EXERCISE INPUTS
——————————
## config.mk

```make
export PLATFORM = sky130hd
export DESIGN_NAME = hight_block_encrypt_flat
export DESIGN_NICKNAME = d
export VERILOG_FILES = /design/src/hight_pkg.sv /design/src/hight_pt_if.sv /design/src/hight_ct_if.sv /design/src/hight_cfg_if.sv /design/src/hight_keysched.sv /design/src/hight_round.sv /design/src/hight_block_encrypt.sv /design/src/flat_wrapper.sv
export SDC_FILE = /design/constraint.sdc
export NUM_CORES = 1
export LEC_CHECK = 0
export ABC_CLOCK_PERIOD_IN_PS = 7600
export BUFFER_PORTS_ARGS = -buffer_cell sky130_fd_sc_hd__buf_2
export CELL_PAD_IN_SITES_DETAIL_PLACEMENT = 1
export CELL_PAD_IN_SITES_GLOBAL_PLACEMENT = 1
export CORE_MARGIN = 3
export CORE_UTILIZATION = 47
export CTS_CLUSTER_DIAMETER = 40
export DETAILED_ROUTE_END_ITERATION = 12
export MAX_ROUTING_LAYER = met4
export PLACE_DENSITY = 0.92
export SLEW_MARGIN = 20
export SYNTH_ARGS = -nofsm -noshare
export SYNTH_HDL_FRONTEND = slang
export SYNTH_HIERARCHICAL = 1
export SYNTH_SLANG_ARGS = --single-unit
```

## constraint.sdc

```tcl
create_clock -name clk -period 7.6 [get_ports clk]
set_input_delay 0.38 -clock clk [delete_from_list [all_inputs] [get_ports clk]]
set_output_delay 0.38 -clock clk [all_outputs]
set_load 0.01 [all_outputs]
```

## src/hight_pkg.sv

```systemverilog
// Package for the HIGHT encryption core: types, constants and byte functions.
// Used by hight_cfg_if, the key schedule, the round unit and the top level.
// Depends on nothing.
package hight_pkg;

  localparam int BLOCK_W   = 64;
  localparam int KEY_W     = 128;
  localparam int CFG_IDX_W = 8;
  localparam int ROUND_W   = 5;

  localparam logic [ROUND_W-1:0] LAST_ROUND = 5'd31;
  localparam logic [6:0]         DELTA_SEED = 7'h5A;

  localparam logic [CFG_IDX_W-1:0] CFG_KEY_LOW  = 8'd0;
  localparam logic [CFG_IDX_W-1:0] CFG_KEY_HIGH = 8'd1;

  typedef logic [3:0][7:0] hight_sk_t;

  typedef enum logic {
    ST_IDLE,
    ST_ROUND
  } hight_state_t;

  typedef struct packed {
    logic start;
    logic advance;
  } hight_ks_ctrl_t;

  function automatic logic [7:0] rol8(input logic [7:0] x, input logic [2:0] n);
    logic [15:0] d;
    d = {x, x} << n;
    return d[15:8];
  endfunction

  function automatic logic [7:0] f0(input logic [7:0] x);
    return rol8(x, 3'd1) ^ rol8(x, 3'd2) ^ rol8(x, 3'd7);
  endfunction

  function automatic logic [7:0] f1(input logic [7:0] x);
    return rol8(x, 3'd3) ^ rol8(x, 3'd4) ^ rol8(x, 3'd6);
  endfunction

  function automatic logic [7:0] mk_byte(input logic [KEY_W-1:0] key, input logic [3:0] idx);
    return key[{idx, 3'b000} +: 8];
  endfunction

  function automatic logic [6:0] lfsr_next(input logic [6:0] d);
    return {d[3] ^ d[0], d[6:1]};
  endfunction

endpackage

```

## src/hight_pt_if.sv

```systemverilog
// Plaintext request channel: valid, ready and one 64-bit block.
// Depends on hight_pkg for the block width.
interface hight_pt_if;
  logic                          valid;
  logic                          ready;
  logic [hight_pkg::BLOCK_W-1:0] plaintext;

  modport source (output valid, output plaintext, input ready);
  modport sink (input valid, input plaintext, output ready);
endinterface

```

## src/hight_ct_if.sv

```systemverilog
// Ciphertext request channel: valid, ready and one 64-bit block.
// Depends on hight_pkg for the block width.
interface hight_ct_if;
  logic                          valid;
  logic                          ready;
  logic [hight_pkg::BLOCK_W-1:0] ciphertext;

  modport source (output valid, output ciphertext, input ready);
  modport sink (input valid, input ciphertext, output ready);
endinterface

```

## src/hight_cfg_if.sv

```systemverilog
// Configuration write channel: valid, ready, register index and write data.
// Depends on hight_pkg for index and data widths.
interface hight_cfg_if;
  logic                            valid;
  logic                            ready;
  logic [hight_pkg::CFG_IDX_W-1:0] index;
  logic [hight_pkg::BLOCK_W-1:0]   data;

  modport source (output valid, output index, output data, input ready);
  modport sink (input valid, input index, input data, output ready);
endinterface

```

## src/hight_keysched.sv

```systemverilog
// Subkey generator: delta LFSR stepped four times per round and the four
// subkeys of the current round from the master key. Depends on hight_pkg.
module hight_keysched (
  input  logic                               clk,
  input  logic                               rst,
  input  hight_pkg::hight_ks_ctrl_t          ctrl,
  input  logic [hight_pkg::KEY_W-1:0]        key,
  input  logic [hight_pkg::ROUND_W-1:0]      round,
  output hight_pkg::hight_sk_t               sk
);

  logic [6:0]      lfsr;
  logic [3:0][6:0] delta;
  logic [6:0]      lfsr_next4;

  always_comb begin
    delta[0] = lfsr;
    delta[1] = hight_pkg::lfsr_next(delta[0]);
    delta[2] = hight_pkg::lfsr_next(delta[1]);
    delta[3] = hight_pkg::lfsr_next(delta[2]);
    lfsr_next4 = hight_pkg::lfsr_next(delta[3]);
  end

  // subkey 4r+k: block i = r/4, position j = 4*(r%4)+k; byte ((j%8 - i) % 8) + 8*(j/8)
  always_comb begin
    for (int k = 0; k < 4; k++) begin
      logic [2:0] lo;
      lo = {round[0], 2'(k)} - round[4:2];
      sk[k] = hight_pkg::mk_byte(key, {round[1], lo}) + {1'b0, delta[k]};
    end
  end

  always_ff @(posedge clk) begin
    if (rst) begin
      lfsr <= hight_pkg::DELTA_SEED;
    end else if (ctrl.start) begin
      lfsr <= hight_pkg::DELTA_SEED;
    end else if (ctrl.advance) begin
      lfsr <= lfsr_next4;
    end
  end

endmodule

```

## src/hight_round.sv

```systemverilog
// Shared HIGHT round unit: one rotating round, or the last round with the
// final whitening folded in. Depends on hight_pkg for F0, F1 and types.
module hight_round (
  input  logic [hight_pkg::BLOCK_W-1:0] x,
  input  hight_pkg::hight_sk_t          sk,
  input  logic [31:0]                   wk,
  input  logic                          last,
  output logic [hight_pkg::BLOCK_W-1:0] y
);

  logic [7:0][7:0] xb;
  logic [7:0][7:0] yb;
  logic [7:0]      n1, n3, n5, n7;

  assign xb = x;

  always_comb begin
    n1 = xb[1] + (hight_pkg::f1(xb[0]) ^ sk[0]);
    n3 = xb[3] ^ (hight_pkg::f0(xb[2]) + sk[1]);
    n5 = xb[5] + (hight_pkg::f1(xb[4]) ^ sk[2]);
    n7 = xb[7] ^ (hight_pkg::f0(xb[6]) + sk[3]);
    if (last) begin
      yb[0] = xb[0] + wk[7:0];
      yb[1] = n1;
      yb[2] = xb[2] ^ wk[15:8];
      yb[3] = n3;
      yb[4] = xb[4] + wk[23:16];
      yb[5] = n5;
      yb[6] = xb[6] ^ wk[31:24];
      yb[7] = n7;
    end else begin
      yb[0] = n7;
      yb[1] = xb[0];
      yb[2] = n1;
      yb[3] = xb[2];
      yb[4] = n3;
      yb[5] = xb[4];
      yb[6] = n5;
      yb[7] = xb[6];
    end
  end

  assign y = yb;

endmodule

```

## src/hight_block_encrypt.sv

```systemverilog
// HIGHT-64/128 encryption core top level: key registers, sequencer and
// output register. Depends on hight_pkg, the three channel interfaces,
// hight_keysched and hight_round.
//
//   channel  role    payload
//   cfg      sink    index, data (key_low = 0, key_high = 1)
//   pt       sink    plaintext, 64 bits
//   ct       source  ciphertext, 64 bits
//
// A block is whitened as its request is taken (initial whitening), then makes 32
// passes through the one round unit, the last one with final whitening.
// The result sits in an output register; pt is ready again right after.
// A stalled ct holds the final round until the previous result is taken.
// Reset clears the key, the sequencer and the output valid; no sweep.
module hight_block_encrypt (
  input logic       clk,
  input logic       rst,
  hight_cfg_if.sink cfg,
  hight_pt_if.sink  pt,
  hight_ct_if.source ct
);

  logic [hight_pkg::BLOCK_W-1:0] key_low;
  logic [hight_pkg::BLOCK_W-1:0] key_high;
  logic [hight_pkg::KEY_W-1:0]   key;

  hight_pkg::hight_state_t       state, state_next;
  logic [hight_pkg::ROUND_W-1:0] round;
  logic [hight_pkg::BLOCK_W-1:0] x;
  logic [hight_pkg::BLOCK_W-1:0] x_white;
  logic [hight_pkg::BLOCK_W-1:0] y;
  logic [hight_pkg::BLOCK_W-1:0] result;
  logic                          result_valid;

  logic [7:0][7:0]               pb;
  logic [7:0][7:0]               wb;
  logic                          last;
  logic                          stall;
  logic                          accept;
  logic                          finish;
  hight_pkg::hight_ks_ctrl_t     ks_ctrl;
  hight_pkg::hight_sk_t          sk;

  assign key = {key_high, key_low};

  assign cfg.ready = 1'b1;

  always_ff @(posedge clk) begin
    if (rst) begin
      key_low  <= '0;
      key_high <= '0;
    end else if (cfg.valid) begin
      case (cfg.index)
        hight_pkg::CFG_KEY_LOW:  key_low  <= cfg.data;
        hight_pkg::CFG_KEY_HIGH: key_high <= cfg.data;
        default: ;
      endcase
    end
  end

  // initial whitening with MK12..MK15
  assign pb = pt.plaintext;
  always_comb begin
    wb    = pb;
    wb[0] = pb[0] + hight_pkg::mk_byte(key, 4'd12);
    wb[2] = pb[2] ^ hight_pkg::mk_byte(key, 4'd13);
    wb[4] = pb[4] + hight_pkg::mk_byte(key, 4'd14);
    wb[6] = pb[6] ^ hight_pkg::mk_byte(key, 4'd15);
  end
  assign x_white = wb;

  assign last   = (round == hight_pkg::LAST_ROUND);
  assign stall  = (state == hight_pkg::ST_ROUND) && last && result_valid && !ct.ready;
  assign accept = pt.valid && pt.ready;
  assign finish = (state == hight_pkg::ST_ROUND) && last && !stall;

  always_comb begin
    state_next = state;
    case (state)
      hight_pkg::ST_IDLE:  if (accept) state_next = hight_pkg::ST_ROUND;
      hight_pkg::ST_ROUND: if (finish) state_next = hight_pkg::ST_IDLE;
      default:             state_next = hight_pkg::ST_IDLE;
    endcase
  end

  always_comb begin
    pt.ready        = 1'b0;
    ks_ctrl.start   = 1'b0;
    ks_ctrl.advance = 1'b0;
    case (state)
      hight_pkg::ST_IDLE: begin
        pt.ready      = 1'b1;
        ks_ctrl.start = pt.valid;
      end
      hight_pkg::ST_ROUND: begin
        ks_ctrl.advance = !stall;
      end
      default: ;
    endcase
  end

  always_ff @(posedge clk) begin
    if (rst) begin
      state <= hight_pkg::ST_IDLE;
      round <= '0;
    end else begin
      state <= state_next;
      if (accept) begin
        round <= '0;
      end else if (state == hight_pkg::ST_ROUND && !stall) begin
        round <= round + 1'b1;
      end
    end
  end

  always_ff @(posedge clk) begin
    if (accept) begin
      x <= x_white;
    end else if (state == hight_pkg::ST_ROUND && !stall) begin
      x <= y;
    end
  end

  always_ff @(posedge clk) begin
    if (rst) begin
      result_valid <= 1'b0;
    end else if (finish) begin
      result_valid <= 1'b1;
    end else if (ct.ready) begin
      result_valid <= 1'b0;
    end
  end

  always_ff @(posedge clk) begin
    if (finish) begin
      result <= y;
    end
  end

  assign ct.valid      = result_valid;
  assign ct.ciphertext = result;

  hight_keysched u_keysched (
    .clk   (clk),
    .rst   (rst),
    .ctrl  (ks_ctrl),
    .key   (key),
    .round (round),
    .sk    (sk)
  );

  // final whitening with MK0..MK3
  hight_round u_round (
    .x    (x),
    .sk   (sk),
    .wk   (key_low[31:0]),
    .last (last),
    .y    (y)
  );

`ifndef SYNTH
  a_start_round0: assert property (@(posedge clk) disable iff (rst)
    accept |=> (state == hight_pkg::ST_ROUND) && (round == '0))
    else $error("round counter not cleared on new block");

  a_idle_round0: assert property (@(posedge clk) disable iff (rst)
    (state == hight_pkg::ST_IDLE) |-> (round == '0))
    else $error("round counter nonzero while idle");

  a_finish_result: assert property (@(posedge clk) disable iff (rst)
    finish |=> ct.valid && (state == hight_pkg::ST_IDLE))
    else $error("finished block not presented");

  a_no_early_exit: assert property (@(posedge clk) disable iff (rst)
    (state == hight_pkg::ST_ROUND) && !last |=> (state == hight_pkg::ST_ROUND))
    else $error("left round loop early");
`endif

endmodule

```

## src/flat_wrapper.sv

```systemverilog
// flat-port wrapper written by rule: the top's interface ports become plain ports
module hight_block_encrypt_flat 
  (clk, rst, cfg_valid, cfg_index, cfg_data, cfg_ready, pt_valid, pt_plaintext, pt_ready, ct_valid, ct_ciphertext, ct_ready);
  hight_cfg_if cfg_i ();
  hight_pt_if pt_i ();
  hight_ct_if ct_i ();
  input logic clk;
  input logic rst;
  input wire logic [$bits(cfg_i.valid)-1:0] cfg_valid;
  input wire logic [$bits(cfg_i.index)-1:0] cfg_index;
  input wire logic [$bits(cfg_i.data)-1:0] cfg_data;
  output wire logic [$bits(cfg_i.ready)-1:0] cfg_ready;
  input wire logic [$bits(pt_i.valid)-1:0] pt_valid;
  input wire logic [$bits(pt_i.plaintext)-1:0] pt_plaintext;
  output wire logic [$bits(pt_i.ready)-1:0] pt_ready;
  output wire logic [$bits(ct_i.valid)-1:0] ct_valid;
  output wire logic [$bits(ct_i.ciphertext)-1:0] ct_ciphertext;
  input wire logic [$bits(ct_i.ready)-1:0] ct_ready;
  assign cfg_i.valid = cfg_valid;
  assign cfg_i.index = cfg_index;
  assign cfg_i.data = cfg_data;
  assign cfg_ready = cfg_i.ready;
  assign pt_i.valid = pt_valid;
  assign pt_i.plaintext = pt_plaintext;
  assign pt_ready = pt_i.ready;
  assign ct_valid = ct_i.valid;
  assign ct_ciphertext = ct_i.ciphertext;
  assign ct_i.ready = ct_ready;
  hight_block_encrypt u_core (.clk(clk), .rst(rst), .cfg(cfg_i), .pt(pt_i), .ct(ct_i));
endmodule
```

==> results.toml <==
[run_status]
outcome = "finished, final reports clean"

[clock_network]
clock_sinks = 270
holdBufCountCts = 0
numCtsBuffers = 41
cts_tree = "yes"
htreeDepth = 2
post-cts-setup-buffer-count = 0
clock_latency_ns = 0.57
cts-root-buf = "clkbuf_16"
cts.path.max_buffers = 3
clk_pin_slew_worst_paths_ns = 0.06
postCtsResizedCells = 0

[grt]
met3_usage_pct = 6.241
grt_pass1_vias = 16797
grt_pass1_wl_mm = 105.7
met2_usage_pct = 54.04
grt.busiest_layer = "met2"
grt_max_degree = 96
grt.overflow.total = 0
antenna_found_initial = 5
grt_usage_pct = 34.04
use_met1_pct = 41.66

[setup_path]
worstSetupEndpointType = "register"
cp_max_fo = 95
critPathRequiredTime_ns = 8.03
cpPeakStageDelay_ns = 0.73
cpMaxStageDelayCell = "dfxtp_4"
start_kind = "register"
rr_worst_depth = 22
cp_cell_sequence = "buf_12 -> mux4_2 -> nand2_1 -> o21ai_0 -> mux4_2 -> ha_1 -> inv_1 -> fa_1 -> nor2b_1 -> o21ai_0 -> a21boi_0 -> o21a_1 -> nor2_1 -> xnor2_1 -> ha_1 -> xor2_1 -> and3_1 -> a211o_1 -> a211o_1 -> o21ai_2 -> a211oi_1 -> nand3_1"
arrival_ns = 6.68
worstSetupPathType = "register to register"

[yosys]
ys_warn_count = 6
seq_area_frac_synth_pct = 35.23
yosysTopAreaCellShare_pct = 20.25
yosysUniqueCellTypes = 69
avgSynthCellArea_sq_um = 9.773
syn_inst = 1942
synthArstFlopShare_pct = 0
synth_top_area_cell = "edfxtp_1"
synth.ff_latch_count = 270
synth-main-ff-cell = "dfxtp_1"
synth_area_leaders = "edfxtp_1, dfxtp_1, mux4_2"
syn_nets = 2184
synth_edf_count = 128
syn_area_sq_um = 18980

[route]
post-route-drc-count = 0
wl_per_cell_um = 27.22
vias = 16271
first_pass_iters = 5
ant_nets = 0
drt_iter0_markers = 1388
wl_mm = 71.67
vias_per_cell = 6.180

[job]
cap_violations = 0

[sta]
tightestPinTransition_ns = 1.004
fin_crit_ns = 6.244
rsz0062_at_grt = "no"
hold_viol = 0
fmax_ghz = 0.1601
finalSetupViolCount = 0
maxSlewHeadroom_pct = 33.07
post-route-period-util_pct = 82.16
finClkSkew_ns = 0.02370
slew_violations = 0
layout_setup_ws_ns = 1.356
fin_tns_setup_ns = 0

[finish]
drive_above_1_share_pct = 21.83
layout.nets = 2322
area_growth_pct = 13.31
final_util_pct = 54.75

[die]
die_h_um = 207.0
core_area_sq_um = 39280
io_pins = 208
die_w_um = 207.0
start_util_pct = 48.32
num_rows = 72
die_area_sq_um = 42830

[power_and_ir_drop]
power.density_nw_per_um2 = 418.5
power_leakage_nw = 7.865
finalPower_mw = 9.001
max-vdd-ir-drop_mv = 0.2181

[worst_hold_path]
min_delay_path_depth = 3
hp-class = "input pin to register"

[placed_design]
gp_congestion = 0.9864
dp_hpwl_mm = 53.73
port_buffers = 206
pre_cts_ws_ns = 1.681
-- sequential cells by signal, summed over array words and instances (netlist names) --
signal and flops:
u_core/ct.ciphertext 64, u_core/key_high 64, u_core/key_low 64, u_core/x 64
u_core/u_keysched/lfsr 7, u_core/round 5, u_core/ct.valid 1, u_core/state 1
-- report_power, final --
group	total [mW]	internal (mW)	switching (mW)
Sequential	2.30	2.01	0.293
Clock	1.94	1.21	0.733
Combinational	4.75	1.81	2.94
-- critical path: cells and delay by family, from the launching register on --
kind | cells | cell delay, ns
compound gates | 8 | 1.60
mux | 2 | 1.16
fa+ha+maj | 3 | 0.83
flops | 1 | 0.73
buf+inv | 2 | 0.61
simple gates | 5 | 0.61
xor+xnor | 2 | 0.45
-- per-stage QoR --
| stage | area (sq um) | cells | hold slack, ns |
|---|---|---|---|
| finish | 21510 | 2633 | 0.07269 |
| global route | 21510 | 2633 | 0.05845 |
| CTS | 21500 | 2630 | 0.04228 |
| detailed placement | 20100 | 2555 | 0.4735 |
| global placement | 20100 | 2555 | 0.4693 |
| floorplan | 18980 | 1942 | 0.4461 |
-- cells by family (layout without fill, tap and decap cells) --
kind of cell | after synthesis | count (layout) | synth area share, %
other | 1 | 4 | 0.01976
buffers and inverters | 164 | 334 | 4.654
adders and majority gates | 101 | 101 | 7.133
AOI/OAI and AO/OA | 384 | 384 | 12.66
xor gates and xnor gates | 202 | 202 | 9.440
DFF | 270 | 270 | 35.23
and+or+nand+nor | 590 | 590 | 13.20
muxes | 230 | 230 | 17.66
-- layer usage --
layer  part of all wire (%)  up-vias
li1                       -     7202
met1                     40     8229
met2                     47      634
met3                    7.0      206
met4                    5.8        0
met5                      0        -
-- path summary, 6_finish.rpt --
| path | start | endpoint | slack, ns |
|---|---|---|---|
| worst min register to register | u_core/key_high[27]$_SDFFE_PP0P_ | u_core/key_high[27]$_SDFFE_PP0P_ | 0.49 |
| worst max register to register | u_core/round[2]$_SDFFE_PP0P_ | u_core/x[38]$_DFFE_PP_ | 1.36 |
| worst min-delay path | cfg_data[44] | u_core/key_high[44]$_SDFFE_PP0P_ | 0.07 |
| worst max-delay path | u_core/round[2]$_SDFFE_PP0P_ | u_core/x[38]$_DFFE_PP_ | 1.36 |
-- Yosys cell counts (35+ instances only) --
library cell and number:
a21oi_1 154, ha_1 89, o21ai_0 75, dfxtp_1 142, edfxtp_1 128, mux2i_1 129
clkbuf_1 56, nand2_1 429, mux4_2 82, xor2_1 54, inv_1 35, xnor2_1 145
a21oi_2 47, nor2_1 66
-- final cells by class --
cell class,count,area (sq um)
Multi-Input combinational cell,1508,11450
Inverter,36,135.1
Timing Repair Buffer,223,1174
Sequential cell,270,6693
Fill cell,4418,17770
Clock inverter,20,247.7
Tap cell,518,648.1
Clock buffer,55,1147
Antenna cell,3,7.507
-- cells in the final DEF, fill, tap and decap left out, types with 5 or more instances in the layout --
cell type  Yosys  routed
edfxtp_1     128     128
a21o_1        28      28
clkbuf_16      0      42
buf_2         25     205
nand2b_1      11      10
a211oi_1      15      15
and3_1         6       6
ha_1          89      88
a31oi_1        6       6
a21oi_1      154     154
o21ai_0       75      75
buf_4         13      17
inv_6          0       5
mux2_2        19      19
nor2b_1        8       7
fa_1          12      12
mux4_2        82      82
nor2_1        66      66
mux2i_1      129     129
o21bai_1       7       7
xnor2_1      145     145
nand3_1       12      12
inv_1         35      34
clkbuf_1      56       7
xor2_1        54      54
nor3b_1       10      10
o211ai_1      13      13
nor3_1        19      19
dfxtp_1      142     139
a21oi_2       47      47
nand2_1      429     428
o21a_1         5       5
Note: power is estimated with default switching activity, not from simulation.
——————————
TASK PROMPT
Quote the data above from the line containing "core_area_sq_um = 39280" to the line containing "dp_hpwl_mm = 53.73", inclusive, and stop.

SOLUTION TO THIS PROBLEM
core_area_sq_um = 39280
io_pins = 208
die_w_um = 207.0
start_util_pct = 48.32
num_rows = 72
die_area_sq_um = 42830

[power_and_ir_drop]
power.density_nw_per_um2 = 418.5
power_leakage_nw = 7.865
finalPower_mw = 9.001
max-vdd-ir-drop_mv = 0.2181

[worst_hold_path]
min_delay_path_depth = 3
hp-class = "input pin to register"

[placed_design]
gp_congestion = 0.9864
dp_hpwl_mm = 53.73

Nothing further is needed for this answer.